La escritora Olivia Laing (Reino Unido, 1977) –autora de La ciudad solitaria– tuvo su primera casa en propiedad en 2020. Alcanzó la estabilidad inmobiliaria después de haber pasado por 16 casas, favorecida también por su matrimonio con el catedrático y poeta Ian Patterson (1948). Tres años después de casarse, se deciden a comprarse una casa, pero no una cualquiera, sino una con jardín, y no un jardín cualquiera, sino uno cuyo último dueño había sido Mark Rumary, diseñador de jardines y autor de ensayos sobre jardinería; “jardinero distinguido”, lo llama Olivia Laing en El jardín contra el tiempo. En busca de un paraíso común (traducción de Lucía Barahona, Capitán Swing), ensayo donde cuenta el proceso de restauración del jardín y aprovecha para repasar la historia de los jardines, un puñado de libros y un montón de temas a los que llega desde el jardín. Laing es una escritora admirable por varios motivos: por su rigor y por el modo en que va haciendo aparecer la información en sus libros, con naturalidad y elegancia, sin aspavientos, y con una generosidad de agradecer. Por ejemplo, Laing comparte con sus lectores un descubrimiento etimológico, sí, pero también cultural: paraíso viene de la lengua avésica, Persia año 2000 a. C., y significa “jardín amurallado”. De ahí pasó al griego, paradeisos, que “es la que se emplea en el Antiguo Testamento para hacer referencia tanto al Jardín del Edén como al propio Cielo, entrelazando de manera irreparable lo celestial con lo terrestre”, escribe Laing. De ahí al latín, etc. Laing de nuevo: “El descubrimiento de esta cadena de asociaciones me dejó atónita. Lo primero había sido el jardín, y el cielo seguía su estela. Ese había sido el cénit de la perfección, el ideal a lo largo de los siglos y de los continentes: un jardín cercado; un espacio fértil, hermoso, cultivado. Me encantaba que lo material precediera a lo sublime, o dicho de otra manera, que lo sublime surgiera a partir de lo material.
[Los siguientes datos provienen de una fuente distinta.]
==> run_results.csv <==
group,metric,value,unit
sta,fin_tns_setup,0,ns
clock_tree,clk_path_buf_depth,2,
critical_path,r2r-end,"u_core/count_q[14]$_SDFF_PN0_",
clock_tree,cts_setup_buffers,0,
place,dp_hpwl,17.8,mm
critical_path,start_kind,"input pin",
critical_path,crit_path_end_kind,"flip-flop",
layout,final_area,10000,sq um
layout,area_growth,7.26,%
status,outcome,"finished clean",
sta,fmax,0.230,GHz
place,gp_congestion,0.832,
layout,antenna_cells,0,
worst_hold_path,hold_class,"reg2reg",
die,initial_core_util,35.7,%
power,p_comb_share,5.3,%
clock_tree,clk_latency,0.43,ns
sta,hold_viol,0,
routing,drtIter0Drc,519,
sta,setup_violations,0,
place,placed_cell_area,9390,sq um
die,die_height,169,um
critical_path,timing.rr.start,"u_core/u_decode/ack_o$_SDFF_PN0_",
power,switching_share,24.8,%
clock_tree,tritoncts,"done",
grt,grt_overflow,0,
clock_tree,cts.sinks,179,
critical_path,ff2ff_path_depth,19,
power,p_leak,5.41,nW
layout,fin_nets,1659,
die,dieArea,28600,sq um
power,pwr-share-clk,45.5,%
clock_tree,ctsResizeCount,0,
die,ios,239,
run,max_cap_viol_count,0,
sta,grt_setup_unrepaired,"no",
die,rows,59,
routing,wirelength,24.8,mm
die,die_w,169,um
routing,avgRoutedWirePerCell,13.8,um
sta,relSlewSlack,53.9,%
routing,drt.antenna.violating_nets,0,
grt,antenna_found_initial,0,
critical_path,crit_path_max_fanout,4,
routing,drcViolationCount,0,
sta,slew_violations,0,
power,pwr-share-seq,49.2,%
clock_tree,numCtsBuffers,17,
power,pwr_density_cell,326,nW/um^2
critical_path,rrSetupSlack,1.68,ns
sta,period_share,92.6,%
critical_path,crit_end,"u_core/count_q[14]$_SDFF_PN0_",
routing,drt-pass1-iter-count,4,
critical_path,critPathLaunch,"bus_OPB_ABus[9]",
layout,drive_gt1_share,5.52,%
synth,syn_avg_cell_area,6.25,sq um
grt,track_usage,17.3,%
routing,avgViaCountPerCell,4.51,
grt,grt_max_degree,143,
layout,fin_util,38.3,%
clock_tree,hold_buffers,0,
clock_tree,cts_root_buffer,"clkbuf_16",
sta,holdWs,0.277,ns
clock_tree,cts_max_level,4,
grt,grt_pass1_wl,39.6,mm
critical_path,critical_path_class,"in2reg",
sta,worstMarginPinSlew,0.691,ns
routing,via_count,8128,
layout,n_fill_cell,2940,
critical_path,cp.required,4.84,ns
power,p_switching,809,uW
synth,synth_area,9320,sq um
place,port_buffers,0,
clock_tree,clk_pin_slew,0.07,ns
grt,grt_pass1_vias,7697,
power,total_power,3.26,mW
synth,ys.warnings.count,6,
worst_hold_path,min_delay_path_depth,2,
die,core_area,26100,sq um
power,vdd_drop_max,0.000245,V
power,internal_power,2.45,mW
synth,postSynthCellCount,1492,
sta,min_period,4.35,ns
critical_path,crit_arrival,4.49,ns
--- src/rtl/zip_pkg.sv ---
// Shared types and defaults for the IQ compressor front end.
// Holds the arbiter state encoding and datapath geometry.
package zip_pkg;

    localparam int ZIP_WIDTH = 32;
    localparam int ZIP_GROUP = 4;

    typedef enum logic [1:0] {
        IDLE = 2'd0,
        PASS = 2'd1,
        PAD  = 2'd2
    } state_t;

endpackage

--- src/rtl/rr_arb2.sv ---
// Two-requester round-robin arbiter.
// Remembers the last served requester; tie goes to the other one.
module rr_arb2 (
    input  logic       clk,
    input  logic       reset,
    input  logic [1:0] req,
    input  logic       upd,
    input  logic       upd_chan,
    output logic       gnt,
    output logic       gnt_valid
);

    logic last_gnt;

    always_ff @(posedge clk) begin
        if (reset) begin
            last_gnt <= 1'b1;
        end else if (upd) begin
            last_gnt <= upd_chan;
        end
    end

    always_comb begin
        gnt       = 1'b0;
        gnt_valid = |req;
        unique case (req)
            2'b11:   gnt = ~last_gnt;
            2'b10:   gnt = 1'b1;
            default: gnt = 1'b0;
        endcase
    end

endmodule

--- src/rtl/zip_pkt_arbiter.sv ---
// Packet round-robin arbiter feeding the 4:1 IQ compressor.
// Pads short packet tails with zero beats up to a GROUP boundary.
module zip_pkt_arbiter
    import zip_pkg::*;
#(
    parameter int WIDTH = ZIP_WIDTH,
    parameter int GROUP = ZIP_GROUP
) (
    input  logic             clk,
    input  logic             reset,
    input  logic [WIDTH-1:0] s0_tdata,
    input  logic             s0_tlast,
    input  logic             s0_tvalid,
    output logic             s0_tready,
    input  logic [WIDTH-1:0] s1_tdata,
    input  logic             s1_tlast,
    input  logic             s1_tvalid,
    output logic             s1_tready,
    output logic [WIDTH-1:0] o_tdata,
    output logic             o_tlast,
    output logic             o_tvalid,
    input  logic             o_tready,
    output logic             o_chan,
    output logic             o_pad_pulse
);

    localparam int CW = $clog2(GROUP);
    localparam logic [CW-1:0] LAST = CW'(GROUP - 1);
    localparam logic [CW-1:0] ONE  = CW'(1);

    state_t          state, state_n;
    logic [CW-1:0]   beat_cnt;
    logic [CW-1:0]   pad_rem;
    logic            gnt, gnt_valid;
    logic            acc, done;
    logic            sel_valid, sel_last;
    logic [WIDTH-1:0] sel_data;

    assign sel_valid = o_chan ? s1_tvalid : s0_tvalid;
    assign sel_last  = o_chan ? s1_tlast  : s0_tlast;
    assign sel_data  = o_chan ? s1_tdata  : s0_tdata;
    assign acc       = o_tvalid & o_tready;

    // Packet fully forwarded: either aligned tlast or final pad beat.
    assign done = (state == PASS && acc && sel_last && beat_cnt == LAST)
               || (state == PAD && acc && pad_rem == ONE);

    rr_arb2 u_arb (
        .clk       (clk),
        .reset     (reset),
        .req       ({s1_tvalid, s0_tvalid}),
        .upd       (done),
        .upd_chan  (o_chan),
        .gnt       (gnt),
        .gnt_valid (gnt_valid)
    );

    always_ff @(posedge clk) begin
        if (reset) begin
            state <= IDLE;
        end else begin
            state <= state_n;
        end
    end

    always_ff @(posedge clk) begin
        if (reset) begin
            beat_cnt    <= '0;
            pad_rem     <= '0;
            o_chan      <= 1'b0;
            o_pad_pulse <= 1'b0;
        end else begin
            o_pad_pulse <= 1'b0;
            unique case (state)
                IDLE: begin
                    if (gnt_valid) begin
                        o_chan <= gnt;
                    end
                end
                PASS: begin
                    if (acc) begin
                        beat_cnt <= beat_cnt + ONE;
                        if (sel_last && beat_cnt != LAST) begin
                            pad_rem     <= LAST - beat_cnt;
                            o_pad_pulse <= 1'b1;
                        end
                    end
                end
                PAD: begin
                    if (acc) begin
                        pad_rem <= pad_rem - ONE;
                        if (pad_rem == ONE) begin
                            beat_cnt <= '0;
                        end
                    end
                end
                default: begin
                    beat_cnt <= '0;
                    pad_rem  <= '0;
                end
            endcase
        end
    end

    always_comb begin
        state_n = state;
        unique case (state)
            IDLE: begin
                if (gnt_valid) begin
                    state_n = PASS;
                end
            end
            PASS: begin
                if (acc && sel_last) begin
                    state_n = (beat_cnt == LAST) ? IDLE : PAD;
                end
            end
            PAD: begin
                if (acc && pad_rem == ONE) begin
                    state_n = IDLE;
                end
            end
            default: state_n = IDLE;
        endcase
    end

    always_comb begin
        o_tdata   = '0;
        o_tvalid  = 1'b0;
        o_tlast   = 1'b0;
        s0_tready = 1'b0;
        s1_tready = 1'b0;
        unique case (state)
            PASS: begin
                o_tvalid  = sel_valid;
                o_tdata   = sel_valid ? sel_data : '0;
                o_tlast   = sel_valid && sel_last && beat_cnt == LAST;
                s0_tready = !o_chan && o_tready;
                s1_tready = o_chan && o_tready;
            end
            PAD: begin
                o_tvalid = 1'b1;
                o_tlast  = (pad_rem == ONE);
            end
            default: begin
                o_tvalid = 1'b0;
            end
        endcase
    end

endmodule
Desbarataba el mito de la creación de un modo que me producía un intenso placer”. (No sé si llego a tiempo con este dato para las cenas navideñas en familia, si no, puede servir también en Semana Santa.)
En El jardín contra el tiempo se cuela también la peripecia biográfica: recuerda episodios de su infancia, más o menos relacionados con jardines; episodios de la vida cotidiana que podrían ser parte de un guion de una comedia –el entierro de la mujer de su padre en pandemia y bajo la lluvia–, una de esas un poco amarga, como de Alexander Payne –el padre de Laing descubre que al morir su esposa no le ha dejado la casa por lo que tiene que buscarse otra–. Y hay lugar también para tirar del hilo que va del esplendor de la tradición de la jardinería en Inglaterra, siglo XVIII, con la expansión colonial y una inmersión en algunos episodios históricos en los que está implicado Milton, cuyo Paraíso perdido lee Laing. (Dudas vitales resueltas: paraíso perdido no es un pleonasmo.) “Una de las operaciones por medio de las cuales el capitalismo se perpetúa a sí mismo es el desplazamiento, la resuelta y absoluta separación del producto de su lugar de producción, por lo que cuanto compramos gasolina o turba en un centro de jardinería, o incluso una chocolatina, cuando encendemos la luz o abrimos un grifo, cuando tiramos de la cadena o adquirimos un sofá en Ikea, nos convencen para que creamos que todas esas cosas han surgido de manera espontánea, natural, como una respuesta mágica a una necesidad o un deseo, mientras que sus orígenes y secuelas reales, con frecuencia destructivos, permanecen firmemente ocultos […]”, escribe.
Son solo unas muestras de todo lo que contiene este ensayo lleno de literatura y citas y referencias y de flores. Un consejo que le dan, por cierto, es que no corte ninguna flor del jardín antes de que haya pasado un año, para saber qué flores están secas y cuáles simplemente están adormecidas. Ahí hay una lección contra el atropello.